Gather all lines in the data that hold the string "clock".

Data items
┄┄┄┄┄┄

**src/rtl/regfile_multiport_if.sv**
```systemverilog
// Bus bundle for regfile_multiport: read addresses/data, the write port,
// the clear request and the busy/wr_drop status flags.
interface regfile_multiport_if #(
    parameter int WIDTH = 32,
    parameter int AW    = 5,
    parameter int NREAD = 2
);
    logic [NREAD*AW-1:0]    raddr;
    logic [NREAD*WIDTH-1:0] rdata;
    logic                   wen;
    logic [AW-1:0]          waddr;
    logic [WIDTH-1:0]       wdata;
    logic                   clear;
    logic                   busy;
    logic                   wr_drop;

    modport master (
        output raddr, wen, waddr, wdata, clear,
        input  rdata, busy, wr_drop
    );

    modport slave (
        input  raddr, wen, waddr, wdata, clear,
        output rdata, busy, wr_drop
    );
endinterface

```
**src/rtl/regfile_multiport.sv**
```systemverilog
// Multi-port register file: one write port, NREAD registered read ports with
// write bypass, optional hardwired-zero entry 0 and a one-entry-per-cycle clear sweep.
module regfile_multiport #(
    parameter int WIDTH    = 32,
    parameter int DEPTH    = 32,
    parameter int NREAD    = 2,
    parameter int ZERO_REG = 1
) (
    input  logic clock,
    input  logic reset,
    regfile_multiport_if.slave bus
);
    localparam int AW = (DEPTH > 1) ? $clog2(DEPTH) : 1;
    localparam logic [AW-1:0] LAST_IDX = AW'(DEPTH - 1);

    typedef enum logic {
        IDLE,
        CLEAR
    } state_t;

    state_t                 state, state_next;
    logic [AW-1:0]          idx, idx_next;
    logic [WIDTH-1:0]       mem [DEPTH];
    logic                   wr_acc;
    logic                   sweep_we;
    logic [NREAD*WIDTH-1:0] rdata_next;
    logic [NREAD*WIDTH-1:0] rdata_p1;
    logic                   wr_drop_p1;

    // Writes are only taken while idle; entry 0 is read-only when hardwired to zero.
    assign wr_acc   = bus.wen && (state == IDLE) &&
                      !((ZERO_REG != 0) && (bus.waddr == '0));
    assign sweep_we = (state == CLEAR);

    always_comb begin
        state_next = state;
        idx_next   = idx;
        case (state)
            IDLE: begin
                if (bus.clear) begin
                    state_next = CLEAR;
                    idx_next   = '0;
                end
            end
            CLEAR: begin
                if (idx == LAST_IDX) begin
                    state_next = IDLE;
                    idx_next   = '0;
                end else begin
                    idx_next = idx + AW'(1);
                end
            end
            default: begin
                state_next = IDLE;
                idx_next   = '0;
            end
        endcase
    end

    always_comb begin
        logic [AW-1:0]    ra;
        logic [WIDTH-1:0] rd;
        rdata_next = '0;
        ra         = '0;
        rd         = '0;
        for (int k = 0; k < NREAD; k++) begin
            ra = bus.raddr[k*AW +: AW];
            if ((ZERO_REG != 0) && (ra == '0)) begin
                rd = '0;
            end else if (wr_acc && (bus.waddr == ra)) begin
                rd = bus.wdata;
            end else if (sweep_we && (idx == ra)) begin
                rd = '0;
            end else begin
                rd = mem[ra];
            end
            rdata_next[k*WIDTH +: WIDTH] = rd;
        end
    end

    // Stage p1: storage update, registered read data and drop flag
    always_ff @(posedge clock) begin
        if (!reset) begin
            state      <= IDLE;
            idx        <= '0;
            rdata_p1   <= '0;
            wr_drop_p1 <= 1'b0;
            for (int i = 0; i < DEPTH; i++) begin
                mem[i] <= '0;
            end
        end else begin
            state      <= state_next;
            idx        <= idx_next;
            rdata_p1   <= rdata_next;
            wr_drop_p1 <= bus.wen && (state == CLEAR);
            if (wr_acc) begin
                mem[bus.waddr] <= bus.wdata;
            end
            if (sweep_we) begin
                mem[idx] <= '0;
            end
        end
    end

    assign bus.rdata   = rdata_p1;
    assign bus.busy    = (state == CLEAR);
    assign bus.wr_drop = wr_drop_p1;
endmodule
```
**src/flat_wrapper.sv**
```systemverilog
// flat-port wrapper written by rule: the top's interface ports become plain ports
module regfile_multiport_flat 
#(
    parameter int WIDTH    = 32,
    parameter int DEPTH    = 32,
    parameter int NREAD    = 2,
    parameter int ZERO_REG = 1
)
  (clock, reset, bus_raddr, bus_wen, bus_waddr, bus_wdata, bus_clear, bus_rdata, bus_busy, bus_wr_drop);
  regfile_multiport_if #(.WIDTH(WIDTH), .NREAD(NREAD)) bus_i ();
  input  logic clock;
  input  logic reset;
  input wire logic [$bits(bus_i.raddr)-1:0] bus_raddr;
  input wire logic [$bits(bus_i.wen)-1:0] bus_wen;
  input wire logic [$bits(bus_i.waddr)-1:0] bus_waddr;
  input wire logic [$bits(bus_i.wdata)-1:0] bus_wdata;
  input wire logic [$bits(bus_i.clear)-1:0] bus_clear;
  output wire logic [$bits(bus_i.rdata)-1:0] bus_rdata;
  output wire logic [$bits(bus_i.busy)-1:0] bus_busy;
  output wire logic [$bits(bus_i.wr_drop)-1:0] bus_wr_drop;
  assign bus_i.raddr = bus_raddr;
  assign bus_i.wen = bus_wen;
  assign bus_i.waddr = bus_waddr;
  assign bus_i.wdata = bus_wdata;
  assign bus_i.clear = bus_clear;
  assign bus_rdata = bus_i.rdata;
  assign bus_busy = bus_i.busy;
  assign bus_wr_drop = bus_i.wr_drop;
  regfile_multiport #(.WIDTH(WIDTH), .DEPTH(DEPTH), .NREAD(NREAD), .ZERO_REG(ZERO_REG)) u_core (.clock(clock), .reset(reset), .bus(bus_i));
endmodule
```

┄┄┄┄┄┄

**TASK SOLUTION**
    input  logic clock,
    always_ff @(posedge clock) begin
  (clock, reset, bus_raddr, bus_wen, bus_waddr, bus_wdata, bus_clear, bus_rdata, bus_busy, bus_wr_drop);
  input  logic clock;
  regfile_multiport #(.WIDTH(WIDTH), .DEPTH(DEPTH), .NREAD(NREAD), .ZERO_REG(ZERO_REG)) u_core (.clock(clock), .reset(reset), .bus(bus_i));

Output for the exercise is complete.